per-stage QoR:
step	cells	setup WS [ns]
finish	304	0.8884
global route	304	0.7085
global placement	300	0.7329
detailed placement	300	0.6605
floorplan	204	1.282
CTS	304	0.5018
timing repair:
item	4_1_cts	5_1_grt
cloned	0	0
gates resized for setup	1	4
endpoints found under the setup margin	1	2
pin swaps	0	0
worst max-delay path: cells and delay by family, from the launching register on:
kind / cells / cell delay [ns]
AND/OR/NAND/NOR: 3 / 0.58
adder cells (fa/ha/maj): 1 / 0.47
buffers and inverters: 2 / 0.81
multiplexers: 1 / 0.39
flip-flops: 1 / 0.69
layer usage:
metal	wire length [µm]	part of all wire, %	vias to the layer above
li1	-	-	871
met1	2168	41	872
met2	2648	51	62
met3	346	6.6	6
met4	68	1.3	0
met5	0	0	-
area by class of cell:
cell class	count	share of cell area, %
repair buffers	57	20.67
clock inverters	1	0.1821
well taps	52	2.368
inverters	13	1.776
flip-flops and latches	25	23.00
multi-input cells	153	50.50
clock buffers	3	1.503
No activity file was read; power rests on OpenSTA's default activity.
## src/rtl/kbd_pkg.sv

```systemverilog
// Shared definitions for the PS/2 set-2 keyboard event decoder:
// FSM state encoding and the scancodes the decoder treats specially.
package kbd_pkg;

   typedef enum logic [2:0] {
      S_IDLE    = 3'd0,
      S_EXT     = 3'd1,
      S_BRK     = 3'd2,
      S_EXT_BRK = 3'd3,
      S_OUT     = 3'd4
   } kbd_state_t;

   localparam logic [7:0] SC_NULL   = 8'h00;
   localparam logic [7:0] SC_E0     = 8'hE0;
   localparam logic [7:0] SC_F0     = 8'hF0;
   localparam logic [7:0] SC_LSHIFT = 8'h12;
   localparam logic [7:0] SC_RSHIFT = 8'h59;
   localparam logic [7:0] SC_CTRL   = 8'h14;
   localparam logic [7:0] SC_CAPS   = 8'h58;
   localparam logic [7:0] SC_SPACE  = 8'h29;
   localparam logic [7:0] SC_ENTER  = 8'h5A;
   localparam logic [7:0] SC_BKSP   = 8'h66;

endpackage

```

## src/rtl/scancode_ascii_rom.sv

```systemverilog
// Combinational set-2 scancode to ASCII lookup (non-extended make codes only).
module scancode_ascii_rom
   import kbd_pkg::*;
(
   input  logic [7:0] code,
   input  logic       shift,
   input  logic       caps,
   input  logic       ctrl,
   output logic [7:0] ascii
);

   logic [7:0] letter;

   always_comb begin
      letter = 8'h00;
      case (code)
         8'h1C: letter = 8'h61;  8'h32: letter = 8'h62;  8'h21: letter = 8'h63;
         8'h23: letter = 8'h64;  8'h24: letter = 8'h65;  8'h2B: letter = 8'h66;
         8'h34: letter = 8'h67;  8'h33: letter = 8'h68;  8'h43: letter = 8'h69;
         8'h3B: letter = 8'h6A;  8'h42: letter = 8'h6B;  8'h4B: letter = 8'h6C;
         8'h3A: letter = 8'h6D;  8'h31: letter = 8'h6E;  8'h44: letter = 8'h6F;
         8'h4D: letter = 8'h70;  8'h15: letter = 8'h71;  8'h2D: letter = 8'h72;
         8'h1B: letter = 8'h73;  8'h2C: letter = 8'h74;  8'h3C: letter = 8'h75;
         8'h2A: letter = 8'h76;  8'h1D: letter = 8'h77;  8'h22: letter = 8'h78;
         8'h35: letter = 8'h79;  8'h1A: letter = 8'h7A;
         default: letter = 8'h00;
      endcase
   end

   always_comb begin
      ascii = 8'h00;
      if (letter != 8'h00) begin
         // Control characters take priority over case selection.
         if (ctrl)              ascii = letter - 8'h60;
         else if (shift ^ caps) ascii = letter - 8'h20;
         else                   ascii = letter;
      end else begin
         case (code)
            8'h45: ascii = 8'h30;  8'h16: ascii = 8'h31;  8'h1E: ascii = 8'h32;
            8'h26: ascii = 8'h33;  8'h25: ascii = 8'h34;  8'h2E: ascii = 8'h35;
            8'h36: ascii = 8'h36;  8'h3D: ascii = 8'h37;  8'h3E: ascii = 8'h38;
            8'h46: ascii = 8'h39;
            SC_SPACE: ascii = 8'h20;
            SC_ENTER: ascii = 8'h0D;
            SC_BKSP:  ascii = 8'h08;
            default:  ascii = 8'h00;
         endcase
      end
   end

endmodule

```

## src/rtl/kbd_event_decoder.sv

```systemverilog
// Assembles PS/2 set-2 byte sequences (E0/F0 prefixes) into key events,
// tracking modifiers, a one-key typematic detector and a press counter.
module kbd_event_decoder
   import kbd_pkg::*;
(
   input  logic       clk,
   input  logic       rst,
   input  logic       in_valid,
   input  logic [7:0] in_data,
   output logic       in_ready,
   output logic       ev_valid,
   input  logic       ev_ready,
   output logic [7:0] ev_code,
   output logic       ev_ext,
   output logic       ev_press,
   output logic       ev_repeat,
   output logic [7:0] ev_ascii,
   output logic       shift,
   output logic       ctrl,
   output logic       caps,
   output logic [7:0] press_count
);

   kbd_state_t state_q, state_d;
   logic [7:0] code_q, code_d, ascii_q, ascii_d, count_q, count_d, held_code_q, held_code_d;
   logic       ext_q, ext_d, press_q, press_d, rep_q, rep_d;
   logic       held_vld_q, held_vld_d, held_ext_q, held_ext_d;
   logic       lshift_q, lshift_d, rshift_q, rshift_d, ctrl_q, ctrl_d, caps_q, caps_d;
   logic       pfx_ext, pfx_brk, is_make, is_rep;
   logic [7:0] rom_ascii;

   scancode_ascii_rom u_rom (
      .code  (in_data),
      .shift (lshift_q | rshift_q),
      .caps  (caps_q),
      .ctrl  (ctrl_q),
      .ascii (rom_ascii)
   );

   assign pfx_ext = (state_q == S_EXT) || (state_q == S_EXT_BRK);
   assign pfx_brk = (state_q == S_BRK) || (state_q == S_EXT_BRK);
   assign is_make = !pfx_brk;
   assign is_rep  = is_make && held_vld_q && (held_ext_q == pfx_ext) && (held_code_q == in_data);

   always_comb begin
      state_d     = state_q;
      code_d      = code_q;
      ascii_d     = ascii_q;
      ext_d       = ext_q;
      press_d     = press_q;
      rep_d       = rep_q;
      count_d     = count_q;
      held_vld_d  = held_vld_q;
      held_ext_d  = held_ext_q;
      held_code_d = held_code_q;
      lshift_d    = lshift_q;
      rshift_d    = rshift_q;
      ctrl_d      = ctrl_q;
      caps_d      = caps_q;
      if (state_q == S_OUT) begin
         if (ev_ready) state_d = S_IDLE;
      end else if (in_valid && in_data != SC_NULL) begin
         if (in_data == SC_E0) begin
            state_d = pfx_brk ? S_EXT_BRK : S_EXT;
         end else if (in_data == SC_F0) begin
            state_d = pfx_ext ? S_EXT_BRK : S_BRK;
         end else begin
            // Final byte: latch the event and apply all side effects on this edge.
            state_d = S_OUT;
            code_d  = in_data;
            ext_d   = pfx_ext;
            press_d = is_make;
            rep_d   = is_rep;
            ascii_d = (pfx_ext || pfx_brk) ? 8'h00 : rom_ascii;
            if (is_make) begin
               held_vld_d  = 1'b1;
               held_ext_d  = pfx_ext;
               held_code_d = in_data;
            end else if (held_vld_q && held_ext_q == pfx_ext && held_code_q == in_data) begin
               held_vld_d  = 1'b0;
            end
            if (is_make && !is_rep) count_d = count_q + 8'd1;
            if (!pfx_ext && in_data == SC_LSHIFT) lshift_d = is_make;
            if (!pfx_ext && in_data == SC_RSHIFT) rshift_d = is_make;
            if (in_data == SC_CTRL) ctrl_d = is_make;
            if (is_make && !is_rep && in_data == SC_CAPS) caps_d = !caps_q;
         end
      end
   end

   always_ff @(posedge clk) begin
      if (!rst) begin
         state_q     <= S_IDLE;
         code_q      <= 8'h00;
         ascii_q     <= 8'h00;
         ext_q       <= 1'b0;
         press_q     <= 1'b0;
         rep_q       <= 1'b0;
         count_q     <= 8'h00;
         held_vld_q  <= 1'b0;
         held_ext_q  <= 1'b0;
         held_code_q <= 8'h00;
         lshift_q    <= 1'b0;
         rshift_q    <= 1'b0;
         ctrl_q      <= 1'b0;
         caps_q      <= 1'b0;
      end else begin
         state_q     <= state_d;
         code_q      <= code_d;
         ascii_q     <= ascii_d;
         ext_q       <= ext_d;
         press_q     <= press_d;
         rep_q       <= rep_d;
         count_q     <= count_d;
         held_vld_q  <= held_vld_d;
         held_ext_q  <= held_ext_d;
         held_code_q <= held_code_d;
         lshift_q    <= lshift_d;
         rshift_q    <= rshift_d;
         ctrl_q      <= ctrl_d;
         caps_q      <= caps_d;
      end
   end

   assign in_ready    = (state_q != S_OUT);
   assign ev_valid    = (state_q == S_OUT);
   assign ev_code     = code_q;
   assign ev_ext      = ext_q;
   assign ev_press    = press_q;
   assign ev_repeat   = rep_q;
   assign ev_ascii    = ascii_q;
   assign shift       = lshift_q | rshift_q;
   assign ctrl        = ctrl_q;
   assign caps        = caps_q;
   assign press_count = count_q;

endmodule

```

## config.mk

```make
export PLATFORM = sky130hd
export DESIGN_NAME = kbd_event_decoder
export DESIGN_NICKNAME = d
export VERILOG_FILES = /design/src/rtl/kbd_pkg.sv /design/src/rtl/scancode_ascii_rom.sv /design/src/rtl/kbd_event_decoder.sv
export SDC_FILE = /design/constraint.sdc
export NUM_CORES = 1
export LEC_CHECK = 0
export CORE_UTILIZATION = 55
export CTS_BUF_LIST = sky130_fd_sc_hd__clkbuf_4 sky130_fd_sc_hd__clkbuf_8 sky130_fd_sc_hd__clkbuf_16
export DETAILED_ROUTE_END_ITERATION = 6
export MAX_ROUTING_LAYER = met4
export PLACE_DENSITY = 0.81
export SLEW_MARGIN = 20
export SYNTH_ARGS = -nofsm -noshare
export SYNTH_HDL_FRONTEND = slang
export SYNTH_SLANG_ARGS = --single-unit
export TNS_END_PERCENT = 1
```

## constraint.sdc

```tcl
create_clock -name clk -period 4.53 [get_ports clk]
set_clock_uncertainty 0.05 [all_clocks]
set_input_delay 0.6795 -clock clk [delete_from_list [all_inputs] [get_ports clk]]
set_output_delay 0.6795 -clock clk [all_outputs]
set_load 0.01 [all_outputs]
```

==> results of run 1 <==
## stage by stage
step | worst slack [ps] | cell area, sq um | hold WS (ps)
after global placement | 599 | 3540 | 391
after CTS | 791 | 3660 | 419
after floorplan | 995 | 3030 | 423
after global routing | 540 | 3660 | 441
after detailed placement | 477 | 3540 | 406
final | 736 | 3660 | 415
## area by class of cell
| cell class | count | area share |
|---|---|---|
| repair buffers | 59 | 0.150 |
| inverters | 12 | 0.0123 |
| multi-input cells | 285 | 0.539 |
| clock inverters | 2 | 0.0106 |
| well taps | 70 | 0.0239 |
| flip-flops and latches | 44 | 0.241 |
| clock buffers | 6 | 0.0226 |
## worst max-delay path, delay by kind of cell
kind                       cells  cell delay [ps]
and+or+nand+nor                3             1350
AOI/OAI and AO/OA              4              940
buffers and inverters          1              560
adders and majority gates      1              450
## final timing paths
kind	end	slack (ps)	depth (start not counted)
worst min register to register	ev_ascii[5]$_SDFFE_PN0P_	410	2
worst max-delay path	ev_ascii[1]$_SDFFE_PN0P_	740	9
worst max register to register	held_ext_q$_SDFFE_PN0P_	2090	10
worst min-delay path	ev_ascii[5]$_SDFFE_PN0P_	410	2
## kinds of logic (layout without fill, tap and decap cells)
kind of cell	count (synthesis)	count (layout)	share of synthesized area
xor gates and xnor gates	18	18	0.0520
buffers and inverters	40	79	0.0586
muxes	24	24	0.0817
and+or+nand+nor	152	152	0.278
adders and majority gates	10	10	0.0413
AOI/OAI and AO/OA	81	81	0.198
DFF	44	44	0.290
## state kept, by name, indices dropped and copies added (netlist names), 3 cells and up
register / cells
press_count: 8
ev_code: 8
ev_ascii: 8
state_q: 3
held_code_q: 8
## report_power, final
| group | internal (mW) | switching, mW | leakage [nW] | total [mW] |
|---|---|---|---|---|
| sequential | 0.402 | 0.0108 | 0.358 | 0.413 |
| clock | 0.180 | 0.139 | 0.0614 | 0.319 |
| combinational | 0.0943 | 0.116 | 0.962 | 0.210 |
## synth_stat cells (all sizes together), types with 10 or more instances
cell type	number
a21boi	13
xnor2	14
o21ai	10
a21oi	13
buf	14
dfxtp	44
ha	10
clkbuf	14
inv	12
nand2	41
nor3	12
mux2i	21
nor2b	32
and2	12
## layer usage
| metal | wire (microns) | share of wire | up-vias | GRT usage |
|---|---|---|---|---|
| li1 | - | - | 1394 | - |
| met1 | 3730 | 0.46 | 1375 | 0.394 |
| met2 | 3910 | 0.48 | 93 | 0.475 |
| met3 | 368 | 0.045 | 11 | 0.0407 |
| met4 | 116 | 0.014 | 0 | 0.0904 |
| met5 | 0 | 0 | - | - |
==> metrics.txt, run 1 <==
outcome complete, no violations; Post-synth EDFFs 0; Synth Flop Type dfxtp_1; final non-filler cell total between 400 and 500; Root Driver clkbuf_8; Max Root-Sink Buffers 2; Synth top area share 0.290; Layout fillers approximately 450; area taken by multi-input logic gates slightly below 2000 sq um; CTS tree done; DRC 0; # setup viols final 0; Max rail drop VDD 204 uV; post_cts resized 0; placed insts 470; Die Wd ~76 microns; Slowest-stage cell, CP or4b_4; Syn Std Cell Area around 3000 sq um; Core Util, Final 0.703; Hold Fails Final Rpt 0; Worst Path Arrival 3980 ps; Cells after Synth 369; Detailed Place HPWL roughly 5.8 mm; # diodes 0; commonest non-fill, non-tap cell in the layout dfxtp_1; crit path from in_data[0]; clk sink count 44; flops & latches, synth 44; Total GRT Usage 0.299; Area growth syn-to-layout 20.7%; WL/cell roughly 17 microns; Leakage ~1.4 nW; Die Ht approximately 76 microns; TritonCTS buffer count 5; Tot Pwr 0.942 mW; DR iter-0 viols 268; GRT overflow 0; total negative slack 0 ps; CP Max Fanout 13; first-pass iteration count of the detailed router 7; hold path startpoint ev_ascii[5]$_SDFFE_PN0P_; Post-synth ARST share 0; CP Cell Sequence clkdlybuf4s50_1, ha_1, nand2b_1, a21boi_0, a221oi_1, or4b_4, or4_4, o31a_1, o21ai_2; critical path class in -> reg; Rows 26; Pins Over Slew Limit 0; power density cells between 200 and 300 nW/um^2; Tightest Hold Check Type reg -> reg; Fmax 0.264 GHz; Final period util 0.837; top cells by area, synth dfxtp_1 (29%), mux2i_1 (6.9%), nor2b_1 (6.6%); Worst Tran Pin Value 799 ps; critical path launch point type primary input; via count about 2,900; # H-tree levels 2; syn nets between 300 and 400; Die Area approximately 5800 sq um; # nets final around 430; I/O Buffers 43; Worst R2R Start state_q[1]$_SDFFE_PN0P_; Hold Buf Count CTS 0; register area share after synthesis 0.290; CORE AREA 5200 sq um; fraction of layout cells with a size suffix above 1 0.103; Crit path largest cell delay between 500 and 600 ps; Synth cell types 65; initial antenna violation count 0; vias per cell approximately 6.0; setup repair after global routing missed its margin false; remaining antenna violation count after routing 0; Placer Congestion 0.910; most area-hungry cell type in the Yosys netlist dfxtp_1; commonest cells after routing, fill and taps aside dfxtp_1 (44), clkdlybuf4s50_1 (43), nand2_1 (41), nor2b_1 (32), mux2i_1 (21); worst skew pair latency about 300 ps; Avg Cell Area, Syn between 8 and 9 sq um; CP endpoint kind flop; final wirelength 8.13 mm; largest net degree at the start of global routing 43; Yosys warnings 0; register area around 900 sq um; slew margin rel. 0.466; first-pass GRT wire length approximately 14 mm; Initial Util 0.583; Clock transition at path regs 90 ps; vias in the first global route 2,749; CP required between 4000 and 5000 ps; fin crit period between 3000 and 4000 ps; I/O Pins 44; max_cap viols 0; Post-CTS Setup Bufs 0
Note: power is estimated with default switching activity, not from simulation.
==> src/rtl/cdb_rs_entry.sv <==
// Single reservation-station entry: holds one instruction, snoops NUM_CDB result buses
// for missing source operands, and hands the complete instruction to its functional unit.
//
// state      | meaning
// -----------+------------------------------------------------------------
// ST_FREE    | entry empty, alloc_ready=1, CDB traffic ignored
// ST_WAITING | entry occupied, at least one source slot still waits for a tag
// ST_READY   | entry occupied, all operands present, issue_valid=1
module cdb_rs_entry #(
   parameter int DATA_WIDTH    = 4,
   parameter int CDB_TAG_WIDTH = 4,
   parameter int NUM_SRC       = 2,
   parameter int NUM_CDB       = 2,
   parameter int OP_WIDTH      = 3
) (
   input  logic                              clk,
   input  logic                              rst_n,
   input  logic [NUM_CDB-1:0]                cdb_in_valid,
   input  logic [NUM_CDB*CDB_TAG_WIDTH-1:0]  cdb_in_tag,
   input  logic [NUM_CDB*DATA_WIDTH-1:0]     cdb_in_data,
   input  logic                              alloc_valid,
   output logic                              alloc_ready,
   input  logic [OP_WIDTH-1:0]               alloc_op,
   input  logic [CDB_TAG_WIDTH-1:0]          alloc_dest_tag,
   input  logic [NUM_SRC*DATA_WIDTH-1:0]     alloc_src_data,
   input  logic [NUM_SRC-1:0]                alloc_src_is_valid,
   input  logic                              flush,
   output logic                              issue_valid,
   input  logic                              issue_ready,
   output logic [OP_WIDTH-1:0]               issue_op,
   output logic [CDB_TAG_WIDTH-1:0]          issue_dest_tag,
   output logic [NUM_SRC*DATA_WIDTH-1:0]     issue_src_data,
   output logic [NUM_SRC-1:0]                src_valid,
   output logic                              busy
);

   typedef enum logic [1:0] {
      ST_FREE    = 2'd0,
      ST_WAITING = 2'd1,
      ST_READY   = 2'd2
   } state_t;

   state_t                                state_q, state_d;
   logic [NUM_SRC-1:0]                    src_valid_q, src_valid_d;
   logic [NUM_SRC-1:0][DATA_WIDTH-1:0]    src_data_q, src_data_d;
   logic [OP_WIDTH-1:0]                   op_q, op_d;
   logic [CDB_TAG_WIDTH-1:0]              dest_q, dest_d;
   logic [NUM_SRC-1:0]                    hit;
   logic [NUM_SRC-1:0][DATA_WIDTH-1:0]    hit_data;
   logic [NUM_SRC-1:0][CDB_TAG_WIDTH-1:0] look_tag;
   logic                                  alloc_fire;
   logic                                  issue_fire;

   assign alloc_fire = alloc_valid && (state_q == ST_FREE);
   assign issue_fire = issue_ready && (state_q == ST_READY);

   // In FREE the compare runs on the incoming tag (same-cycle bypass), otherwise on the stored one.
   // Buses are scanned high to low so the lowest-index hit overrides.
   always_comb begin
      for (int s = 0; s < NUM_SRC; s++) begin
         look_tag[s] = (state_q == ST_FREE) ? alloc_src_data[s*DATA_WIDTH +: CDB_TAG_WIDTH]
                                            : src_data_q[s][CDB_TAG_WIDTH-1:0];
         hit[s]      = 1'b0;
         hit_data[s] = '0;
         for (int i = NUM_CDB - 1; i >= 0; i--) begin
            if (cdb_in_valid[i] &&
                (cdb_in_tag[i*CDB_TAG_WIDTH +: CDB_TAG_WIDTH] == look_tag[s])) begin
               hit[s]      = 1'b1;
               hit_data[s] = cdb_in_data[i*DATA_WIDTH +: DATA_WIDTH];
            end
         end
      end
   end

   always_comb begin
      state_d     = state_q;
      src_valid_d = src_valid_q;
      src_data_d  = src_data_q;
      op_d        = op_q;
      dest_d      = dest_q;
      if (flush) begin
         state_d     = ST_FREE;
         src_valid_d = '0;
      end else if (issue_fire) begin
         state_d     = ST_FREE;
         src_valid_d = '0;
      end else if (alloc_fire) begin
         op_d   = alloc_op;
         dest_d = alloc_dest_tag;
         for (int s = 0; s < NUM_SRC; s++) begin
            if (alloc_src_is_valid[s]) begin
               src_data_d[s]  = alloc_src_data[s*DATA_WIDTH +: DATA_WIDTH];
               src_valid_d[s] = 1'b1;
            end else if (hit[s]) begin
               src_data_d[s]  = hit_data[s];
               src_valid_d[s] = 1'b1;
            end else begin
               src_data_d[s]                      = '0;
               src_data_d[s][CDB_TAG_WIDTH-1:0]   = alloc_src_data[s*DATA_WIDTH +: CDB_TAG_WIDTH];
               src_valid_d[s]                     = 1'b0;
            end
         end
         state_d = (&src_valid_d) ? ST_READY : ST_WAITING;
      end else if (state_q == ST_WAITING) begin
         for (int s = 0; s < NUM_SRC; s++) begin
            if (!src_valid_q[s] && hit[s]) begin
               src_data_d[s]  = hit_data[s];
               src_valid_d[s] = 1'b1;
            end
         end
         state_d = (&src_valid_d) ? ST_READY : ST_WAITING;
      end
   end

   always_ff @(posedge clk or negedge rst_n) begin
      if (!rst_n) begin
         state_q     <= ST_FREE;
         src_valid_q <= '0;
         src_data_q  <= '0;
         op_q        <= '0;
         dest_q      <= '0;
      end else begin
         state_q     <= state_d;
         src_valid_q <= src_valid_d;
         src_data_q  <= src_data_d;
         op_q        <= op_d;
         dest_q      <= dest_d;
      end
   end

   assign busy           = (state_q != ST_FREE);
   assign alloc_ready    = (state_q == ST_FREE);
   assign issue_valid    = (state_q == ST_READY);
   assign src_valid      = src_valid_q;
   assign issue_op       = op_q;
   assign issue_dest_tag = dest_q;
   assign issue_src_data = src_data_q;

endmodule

============================================================

# Exercise directions:
Wherever the word "activity" appears in the records above, copy that line.

# The completed task:
No activity file was read; power rests on OpenSTA's default activity.
Note: power is estimated with default switching activity, not from simulation.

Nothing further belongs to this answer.